§ **What needs to be done**
In the data below, the answer is the run of lines from the line containing "main_controller.in_mem: 36" through the line containing "[afterwards: timing with", both included; print it exactly and nothing else.

Data items
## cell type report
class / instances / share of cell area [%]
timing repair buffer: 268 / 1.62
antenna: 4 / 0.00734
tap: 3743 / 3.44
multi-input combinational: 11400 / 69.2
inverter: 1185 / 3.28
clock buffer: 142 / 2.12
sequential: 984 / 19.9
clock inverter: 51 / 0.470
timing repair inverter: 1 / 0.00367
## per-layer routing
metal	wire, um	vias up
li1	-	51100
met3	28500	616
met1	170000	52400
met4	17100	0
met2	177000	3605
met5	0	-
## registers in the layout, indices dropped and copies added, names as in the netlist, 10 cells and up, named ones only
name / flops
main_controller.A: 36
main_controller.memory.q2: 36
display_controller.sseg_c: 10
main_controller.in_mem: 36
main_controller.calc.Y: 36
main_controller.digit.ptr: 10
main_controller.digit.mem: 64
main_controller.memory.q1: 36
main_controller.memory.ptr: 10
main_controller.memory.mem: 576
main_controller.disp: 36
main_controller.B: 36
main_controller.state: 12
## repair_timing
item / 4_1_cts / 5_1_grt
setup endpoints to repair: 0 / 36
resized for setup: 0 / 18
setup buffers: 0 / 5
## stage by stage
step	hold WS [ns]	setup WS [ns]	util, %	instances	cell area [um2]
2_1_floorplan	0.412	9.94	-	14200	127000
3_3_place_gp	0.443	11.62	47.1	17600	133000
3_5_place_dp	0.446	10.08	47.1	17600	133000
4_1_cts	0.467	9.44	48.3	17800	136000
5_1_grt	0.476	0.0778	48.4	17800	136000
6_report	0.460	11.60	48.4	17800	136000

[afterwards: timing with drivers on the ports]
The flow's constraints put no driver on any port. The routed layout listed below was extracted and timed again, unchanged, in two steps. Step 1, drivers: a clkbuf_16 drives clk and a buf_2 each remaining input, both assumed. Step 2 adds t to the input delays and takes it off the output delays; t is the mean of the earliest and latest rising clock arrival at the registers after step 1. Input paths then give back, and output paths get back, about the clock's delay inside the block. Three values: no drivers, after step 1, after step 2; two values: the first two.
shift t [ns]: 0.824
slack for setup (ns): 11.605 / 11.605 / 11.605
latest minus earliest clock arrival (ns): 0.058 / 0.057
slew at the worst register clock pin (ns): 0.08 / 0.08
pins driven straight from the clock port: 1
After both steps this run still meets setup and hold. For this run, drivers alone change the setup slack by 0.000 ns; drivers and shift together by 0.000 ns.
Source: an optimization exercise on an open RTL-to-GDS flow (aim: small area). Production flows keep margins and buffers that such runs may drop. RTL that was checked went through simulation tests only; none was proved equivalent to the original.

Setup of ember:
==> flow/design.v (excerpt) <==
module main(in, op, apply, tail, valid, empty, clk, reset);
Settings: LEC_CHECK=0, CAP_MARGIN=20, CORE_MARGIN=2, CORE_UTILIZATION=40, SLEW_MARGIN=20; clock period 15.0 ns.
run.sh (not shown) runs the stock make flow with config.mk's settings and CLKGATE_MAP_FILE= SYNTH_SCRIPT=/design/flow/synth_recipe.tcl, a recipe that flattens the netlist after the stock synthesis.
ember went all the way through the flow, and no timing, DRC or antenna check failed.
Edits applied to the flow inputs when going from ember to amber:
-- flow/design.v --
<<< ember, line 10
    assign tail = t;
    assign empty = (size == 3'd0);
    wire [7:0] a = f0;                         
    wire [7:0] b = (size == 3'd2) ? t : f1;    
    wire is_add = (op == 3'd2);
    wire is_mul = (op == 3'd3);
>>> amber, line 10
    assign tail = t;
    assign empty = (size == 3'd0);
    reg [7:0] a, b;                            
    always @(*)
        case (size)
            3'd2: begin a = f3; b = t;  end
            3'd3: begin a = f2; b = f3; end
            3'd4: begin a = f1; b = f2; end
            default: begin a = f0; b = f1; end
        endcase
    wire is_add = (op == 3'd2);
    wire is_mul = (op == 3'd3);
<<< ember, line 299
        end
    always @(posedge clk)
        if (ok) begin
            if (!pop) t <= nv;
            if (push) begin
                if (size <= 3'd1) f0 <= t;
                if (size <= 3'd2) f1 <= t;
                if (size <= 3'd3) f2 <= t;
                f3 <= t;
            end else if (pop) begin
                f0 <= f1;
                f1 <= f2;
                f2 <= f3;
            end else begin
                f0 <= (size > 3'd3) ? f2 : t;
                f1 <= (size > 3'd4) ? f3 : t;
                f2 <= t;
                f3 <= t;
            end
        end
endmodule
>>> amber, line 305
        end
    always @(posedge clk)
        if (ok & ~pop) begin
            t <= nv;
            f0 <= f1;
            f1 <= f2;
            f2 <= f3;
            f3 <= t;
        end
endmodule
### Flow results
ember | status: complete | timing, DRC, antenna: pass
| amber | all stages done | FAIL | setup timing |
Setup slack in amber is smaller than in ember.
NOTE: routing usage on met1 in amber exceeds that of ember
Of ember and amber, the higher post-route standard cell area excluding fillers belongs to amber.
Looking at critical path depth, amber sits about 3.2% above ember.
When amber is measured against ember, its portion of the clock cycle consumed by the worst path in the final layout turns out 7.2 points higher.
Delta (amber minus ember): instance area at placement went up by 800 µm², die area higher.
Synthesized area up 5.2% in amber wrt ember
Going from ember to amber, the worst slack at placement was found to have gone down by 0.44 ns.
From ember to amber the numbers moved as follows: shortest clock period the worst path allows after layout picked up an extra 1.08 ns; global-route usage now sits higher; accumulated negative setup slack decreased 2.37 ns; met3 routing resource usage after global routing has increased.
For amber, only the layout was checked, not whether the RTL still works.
* * *
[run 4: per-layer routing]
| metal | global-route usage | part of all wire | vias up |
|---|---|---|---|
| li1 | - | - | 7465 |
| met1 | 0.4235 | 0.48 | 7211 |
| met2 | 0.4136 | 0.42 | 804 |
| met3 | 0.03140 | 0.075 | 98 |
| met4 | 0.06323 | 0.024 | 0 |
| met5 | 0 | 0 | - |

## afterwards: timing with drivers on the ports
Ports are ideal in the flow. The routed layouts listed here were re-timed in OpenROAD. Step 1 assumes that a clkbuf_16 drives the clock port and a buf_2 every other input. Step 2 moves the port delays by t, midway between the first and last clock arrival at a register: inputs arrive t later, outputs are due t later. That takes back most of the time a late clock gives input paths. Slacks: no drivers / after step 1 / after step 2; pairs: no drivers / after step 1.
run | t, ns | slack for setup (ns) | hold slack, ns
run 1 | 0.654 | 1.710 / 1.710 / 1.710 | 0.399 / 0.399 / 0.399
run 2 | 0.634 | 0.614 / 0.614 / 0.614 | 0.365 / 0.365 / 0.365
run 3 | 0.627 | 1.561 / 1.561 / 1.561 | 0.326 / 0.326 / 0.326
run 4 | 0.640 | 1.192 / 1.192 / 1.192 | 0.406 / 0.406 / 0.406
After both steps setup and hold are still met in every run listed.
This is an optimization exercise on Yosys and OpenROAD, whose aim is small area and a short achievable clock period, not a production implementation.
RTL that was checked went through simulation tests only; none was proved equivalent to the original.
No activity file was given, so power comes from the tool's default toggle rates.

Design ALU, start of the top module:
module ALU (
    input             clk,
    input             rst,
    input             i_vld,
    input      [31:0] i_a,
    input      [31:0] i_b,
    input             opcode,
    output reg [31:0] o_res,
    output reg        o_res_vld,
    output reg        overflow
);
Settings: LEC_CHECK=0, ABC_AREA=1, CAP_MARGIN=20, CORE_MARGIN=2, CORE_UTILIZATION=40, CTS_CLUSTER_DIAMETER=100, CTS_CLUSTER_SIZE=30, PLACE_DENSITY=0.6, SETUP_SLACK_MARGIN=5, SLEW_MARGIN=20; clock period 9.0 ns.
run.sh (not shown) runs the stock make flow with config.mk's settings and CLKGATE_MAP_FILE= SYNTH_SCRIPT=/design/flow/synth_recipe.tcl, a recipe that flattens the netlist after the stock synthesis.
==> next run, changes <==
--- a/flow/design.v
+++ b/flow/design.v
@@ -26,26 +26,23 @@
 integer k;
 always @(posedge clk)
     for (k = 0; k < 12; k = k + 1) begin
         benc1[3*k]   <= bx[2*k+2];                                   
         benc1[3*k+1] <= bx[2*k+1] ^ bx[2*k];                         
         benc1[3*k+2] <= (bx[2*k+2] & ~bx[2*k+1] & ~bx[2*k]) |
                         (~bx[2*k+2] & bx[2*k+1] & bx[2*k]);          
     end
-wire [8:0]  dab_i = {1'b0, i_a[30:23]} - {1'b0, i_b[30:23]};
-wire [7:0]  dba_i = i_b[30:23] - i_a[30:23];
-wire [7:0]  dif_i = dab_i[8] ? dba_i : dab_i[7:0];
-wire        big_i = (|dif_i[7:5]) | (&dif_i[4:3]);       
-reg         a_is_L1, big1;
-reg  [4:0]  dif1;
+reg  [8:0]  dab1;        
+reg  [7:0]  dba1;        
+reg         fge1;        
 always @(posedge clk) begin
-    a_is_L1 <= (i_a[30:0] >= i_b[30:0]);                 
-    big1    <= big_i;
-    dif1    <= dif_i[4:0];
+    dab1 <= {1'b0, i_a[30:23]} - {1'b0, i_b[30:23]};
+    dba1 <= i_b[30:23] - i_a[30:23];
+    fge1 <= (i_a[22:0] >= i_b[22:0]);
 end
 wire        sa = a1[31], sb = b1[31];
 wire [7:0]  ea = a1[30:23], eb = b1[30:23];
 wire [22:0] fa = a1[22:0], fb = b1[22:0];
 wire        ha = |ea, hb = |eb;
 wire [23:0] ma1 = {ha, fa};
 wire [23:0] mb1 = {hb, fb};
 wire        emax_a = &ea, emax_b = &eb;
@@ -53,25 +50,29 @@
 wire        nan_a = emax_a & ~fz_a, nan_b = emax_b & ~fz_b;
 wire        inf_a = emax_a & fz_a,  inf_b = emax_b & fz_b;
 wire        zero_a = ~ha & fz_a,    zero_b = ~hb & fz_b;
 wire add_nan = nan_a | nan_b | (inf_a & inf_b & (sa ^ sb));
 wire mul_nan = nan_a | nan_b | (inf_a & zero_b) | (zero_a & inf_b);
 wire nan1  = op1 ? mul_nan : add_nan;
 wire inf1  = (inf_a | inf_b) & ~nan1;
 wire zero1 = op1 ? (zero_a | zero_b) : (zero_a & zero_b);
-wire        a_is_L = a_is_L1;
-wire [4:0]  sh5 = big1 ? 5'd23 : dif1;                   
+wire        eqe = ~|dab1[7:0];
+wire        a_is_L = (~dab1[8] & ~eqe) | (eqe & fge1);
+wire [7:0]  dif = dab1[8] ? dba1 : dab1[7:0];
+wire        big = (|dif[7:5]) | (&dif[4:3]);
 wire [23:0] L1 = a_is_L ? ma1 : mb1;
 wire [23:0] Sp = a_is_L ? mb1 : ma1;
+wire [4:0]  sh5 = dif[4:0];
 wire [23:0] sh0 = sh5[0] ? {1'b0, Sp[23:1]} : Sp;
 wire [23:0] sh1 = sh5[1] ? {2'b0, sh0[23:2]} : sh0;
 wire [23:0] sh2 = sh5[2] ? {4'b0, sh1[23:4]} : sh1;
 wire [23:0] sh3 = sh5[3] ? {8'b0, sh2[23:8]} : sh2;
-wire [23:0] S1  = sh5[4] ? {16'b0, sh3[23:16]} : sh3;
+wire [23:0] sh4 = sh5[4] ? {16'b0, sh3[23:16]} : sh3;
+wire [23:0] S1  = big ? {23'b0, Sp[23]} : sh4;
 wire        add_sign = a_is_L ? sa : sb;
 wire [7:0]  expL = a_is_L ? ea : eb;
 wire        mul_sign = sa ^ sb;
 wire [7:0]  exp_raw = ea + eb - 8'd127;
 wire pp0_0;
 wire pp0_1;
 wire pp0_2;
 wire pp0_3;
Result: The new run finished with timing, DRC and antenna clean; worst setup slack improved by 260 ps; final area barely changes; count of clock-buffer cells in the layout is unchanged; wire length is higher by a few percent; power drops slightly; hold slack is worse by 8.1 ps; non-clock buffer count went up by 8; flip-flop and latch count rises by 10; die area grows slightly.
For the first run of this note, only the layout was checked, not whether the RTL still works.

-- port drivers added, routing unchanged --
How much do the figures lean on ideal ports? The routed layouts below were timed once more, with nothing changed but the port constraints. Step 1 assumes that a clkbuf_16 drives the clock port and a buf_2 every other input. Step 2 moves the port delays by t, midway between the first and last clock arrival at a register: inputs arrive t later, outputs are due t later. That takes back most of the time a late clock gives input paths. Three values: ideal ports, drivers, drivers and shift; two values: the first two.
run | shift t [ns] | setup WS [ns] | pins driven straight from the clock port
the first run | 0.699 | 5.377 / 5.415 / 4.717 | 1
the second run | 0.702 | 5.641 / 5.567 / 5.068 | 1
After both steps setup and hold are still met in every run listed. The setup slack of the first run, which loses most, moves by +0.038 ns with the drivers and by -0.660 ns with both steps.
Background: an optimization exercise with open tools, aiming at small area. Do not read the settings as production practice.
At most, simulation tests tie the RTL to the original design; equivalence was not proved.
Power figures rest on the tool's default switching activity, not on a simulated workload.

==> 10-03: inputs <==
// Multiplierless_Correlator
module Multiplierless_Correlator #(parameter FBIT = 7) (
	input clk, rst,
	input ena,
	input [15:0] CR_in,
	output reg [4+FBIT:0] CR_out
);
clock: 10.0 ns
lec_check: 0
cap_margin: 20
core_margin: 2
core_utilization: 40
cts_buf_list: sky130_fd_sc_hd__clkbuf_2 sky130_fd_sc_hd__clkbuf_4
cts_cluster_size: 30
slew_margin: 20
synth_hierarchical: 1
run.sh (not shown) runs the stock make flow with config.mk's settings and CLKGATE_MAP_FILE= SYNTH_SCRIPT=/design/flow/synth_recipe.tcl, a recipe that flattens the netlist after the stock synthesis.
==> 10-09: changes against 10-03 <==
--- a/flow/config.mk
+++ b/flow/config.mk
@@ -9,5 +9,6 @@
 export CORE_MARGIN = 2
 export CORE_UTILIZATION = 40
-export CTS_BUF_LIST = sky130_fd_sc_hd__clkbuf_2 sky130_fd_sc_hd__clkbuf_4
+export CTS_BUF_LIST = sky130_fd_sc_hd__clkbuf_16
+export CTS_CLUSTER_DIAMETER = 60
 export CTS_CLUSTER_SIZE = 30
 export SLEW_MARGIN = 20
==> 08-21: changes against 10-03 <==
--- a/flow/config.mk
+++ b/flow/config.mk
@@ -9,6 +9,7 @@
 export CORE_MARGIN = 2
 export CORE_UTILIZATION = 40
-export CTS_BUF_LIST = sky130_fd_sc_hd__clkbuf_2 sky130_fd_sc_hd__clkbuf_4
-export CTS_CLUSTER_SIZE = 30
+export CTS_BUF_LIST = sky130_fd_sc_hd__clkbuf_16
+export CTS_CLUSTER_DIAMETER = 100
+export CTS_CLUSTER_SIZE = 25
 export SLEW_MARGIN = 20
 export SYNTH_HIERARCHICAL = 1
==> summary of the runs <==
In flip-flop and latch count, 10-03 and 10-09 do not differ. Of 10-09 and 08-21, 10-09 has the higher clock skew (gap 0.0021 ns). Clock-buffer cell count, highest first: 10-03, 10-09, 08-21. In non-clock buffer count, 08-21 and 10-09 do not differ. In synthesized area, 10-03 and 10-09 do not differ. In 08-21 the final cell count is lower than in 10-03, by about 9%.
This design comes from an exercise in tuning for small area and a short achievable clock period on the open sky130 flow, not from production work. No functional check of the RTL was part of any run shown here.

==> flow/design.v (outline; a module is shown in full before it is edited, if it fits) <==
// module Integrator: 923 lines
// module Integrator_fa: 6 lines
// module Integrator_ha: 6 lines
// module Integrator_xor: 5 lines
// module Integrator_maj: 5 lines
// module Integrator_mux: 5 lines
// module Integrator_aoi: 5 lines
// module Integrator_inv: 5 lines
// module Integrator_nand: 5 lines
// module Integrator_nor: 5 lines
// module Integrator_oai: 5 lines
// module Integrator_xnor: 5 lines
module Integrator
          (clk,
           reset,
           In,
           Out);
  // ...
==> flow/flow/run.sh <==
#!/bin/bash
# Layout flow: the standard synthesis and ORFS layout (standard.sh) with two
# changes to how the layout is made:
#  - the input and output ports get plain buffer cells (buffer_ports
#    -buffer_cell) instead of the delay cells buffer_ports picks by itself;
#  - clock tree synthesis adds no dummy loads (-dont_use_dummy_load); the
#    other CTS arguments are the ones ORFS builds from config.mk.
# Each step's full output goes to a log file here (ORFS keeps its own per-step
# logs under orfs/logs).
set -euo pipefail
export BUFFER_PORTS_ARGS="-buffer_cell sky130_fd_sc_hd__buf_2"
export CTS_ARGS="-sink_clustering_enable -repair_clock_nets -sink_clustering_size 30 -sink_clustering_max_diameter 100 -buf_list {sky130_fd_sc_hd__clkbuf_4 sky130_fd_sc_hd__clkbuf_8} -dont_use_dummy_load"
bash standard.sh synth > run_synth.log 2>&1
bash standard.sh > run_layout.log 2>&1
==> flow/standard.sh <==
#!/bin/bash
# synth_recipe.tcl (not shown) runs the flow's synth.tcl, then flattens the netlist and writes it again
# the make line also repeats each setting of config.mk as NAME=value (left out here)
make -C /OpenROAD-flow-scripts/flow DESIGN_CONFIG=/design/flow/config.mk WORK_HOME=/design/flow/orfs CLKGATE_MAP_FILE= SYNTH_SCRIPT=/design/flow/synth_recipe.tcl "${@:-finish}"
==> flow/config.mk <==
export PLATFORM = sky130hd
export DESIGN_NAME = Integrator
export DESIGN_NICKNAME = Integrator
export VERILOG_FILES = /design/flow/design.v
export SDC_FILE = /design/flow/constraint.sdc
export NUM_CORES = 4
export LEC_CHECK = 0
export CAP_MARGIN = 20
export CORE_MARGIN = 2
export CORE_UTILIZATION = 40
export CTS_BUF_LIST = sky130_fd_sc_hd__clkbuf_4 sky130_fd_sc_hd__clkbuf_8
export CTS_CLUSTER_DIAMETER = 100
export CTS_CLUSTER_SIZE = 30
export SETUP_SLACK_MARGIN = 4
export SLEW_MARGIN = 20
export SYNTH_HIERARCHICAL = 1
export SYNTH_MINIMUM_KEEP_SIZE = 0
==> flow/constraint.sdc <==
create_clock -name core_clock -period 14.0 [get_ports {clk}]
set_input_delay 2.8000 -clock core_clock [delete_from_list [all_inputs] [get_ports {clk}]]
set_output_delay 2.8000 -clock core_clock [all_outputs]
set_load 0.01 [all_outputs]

§ **Response area**
main_controller.in_mem: 36
main_controller.calc.Y: 36
main_controller.digit.ptr: 10
main_controller.digit.mem: 64
main_controller.memory.q1: 36
main_controller.memory.ptr: 10
main_controller.memory.mem: 576
main_controller.disp: 36
main_controller.B: 36
main_controller.state: 12
## repair_timing
item / 4_1_cts / 5_1_grt
setup endpoints to repair: 0 / 36
resized for setup: 0 / 18
setup buffers: 0 / 5
## stage by stage
step	hold WS [ns]	setup WS [ns]	util, %	instances	cell area [um2]
2_1_floorplan	0.412	9.94	-	14200	127000
3_3_place_gp	0.443	11.62	47.1	17600	133000
3_5_place_dp	0.446	10.08	47.1	17600	133000
4_1_cts	0.467	9.44	48.3	17800	136000
5_1_grt	0.476	0.0778	48.4	17800	136000
6_report	0.460	11.60	48.4	17800	136000

[afterwards: timing with drivers on the ports]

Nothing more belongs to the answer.